**WHAT YOU WILL DO:** Your answer should be every line below that includes the word "localparam".

**RECORDS FOR THIS TASK:**
=== Begin Enclosure ===

**src/rtl/bp_local_pred_if.sv**
```systemverilog
// Lookup (F stage), update (M stage) and status signals of the local-history branch predictor.
// The master modport is the pipeline side; the slave modport is the predictor.
interface bp_local_pred_if #(
    parameter int unsigned BHT_IDX_W = 3,
    parameter int unsigned TAG_W     = 3
);
    logic [BHT_IDX_W-1:0] f_bht_idx;
    logic [TAG_W-1:0]     f_tag;
    logic                 pred_taken;
    logic                 pred_strong;
    logic                 ready;
    logic                 m_upd_valid;
    logic [BHT_IDX_W-1:0] m_bht_idx;
    logic [TAG_W-1:0]     m_tag;
    logic                 m_taken;
    logic                 m_mispredict;
    logic [31:0]          stat_upd;
    logic [31:0]          stat_miss;

    modport master (
        output f_bht_idx, f_tag, m_upd_valid, m_bht_idx, m_tag, m_taken, m_mispredict,
        input  pred_taken, pred_strong, ready, stat_upd, stat_miss
    );

    modport slave (
        input  f_bht_idx, f_tag, m_upd_valid, m_bht_idx, m_tag, m_taken, m_mispredict,
        output pred_taken, pred_strong, ready, stat_upd, stat_miss
    );
endinterface

```
**src/rtl/bp_local_pred.sv**
```systemverilog
// Local-history branch predictor: per-PC history (BHT) plus PC tag indexes a PHT of saturating
// counters. Combinational lookup, single-port update, init sweep after reset, update statistics.
module bp_local_pred #(
    parameter int unsigned BHT_IDX_W = 3,
    parameter int unsigned HIST_W    = 4,
    parameter int unsigned TAG_W     = 3,
    parameter int unsigned CNT_W     = 2,
    parameter int unsigned INIT_CNT  = 1
) (
    input logic            clk,
    input logic            rst,
    bp_local_pred_if.slave bus
);
    localparam int unsigned PHT_IDX_W = TAG_W + HIST_W;
    localparam int unsigned PHT_DEPTH = 2 ** PHT_IDX_W;
    localparam int unsigned BHT_DEPTH = 2 ** BHT_IDX_W;
    localparam int unsigned SWEEP_W   = (PHT_IDX_W > BHT_IDX_W) ? PHT_IDX_W : BHT_IDX_W;
    localparam logic [CNT_W-1:0] CMAX     = '1;
    localparam logic [CNT_W-1:0] INIT_VAL = CNT_W'(INIT_CNT);

    typedef enum logic {StInit, StReady} state_e;

    state_e             state_q, state_d;
    logic [SWEEP_W-1:0] ptr_q, ptr_d;
    logic [31:0]        stat_upd_q, stat_upd_d;
    logic [31:0]        stat_miss_q, stat_miss_d;

    logic [HIST_W-1:0] bht_q [BHT_DEPTH];
    logic [CNT_W-1:0]  pht_q [PHT_DEPTH];

    logic                 sweep_pht_en, sweep_bht_en, upd_en;
    logic [HIST_W-1:0]    f_hist, m_hist, m_hist_next;
    logic [PHT_IDX_W-1:0] f_pidx, m_pidx;
    logic [CNT_W-1:0]     f_cnt, m_cnt, m_cnt_next;

    // Sweep pointer spans the larger table; the smaller one is only written while in range.
    assign sweep_pht_en = {1'b0, ptr_q} < (SWEEP_W + 1)'(PHT_DEPTH);
    assign sweep_bht_en = {1'b0, ptr_q} < (SWEEP_W + 1)'(BHT_DEPTH);
    assign upd_en       = (state_q == StReady) && bus.m_upd_valid;

    always_comb begin
        state_d     = state_q;
        ptr_d       = ptr_q;
        stat_upd_d  = stat_upd_q + 32'(upd_en);
        stat_miss_d = stat_miss_q + 32'(upd_en && bus.m_mispredict);
        unique case (state_q)
            StInit: begin
                ptr_d = ptr_q + 1'b1;
                if (ptr_q == '1) begin
                    state_d = StReady;
                end
            end
            StReady: ;
        endcase
    end

    always_ff @(posedge clk) begin
        if (!rst) begin
            state_q     <= StInit;
            ptr_q       <= '0;
            stat_upd_q  <= '0;
            stat_miss_q <= '0;
        end else begin
            state_q     <= state_d;
            ptr_q       <= ptr_d;
            stat_upd_q  <= stat_upd_d;
            stat_miss_q <= stat_miss_d;
        end
    end

    // Lookup path reads the tables as they stand; updates land at the edge, so no bypass.
    always_comb begin
        f_hist = bht_q[bus.f_bht_idx];
        f_pidx = {bus.f_tag, f_hist};
        f_cnt  = pht_q[f_pidx];
    end

    assign bus.ready       = (state_q == StReady);
    assign bus.pred_taken  = bus.ready && f_cnt[CNT_W-1];
    assign bus.pred_strong = bus.ready && ((f_cnt == '0) || (f_cnt == CMAX));
    assign bus.stat_upd    = stat_upd_q;
    assign bus.stat_miss   = stat_miss_q;

    always_comb begin
        m_hist      = bht_q[bus.m_bht_idx];
        m_pidx      = {bus.m_tag, m_hist};
        m_cnt       = pht_q[m_pidx];
        m_cnt_next  = m_cnt;
        if (bus.m_taken) begin
            if (m_cnt != CMAX) m_cnt_next = m_cnt + 1'b1;
        end else begin
            if (m_cnt != '0) m_cnt_next = m_cnt - 1'b1;
        end
        // Shift form also covers single-bit history, where the result is just m_taken.
        m_hist_next = (m_hist << 1) | HIST_W'(bus.m_taken);
    end

    always_ff @(posedge clk) begin
        if (rst) begin
            if (state_q == StInit) begin
                if (sweep_pht_en) pht_q[ptr_q[PHT_IDX_W-1:0]] <= INIT_VAL;
                if (sweep_bht_en) bht_q[ptr_q[BHT_IDX_W-1:0]] <= '0;
            end else if (upd_en) begin
                pht_q[m_pidx]        <= m_cnt_next;
                bht_q[bus.m_bht_idx] <= m_hist_next;
            end
        end
    end
endmodule
```
**src/flat_wrapper.sv**
```systemverilog
// flat-port wrapper written by rule: the top's interface ports become plain ports
module bp_local_pred_flat 
#(
    parameter int unsigned BHT_IDX_W = 3,
    parameter int unsigned HIST_W    = 4,
    parameter int unsigned TAG_W     = 3,
    parameter int unsigned CNT_W     = 2,
    parameter int unsigned INIT_CNT  = 1
)
  (clk, rst, bus_f_bht_idx, bus_f_tag, bus_m_upd_valid, bus_m_bht_idx, bus_m_tag, bus_m_taken, bus_m_mispredict, bus_pred_taken, bus_pred_strong, bus_ready, bus_stat_upd, bus_stat_miss);
  bp_local_pred_if #(.BHT_IDX_W(BHT_IDX_W), .TAG_W(TAG_W)) bus_i ();
  input logic clk;
  input logic rst;
  input wire logic [$bits(bus_i.f_bht_idx)-1:0] bus_f_bht_idx;
  input wire logic [$bits(bus_i.f_tag)-1:0] bus_f_tag;
  input wire logic [$bits(bus_i.m_upd_valid)-1:0] bus_m_upd_valid;
  input wire logic [$bits(bus_i.m_bht_idx)-1:0] bus_m_bht_idx;
  input wire logic [$bits(bus_i.m_tag)-1:0] bus_m_tag;
  input wire logic [$bits(bus_i.m_taken)-1:0] bus_m_taken;
  input wire logic [$bits(bus_i.m_mispredict)-1:0] bus_m_mispredict;
  output wire logic [$bits(bus_i.pred_taken)-1:0] bus_pred_taken;
  output wire logic [$bits(bus_i.pred_strong)-1:0] bus_pred_strong;
  output wire logic [$bits(bus_i.ready)-1:0] bus_ready;
  output wire logic [$bits(bus_i.stat_upd)-1:0] bus_stat_upd;
  output wire logic [$bits(bus_i.stat_miss)-1:0] bus_stat_miss;
  assign bus_i.f_bht_idx = bus_f_bht_idx;
  assign bus_i.f_tag = bus_f_tag;
  assign bus_i.m_upd_valid = bus_m_upd_valid;
  assign bus_i.m_bht_idx = bus_m_bht_idx;
  assign bus_i.m_tag = bus_m_tag;
  assign bus_i.m_taken = bus_m_taken;
  assign bus_i.m_mispredict = bus_m_mispredict;
  assign bus_pred_taken = bus_i.pred_taken;
  assign bus_pred_strong = bus_i.pred_strong;
  assign bus_ready = bus_i.ready;
  assign bus_stat_upd = bus_i.stat_upd;
  assign bus_stat_miss = bus_i.stat_miss;
  bp_local_pred #(.BHT_IDX_W(BHT_IDX_W), .HIST_W(HIST_W), .TAG_W(TAG_W), .CNT_W(CNT_W), .INIT_CNT(INIT_CNT)) u_core (.clk(clk), .rst(rst), .bus(bus_i));
endmodule
```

=== End Enclosure ===

**YOUR RESPONSE:**
    localparam int unsigned PHT_IDX_W = TAG_W + HIST_W;
    localparam int unsigned PHT_DEPTH = 2 ** PHT_IDX_W;
    localparam int unsigned BHT_DEPTH = 2 ** BHT_IDX_W;
    localparam int unsigned SWEEP_W   = (PHT_IDX_W > BHT_IDX_W) ? PHT_IDX_W : BHT_IDX_W;
    localparam logic [CNT_W-1:0] CMAX     = '1;
    localparam logic [CNT_W-1:0] INIT_VAL = CNT_W'(INIT_CNT);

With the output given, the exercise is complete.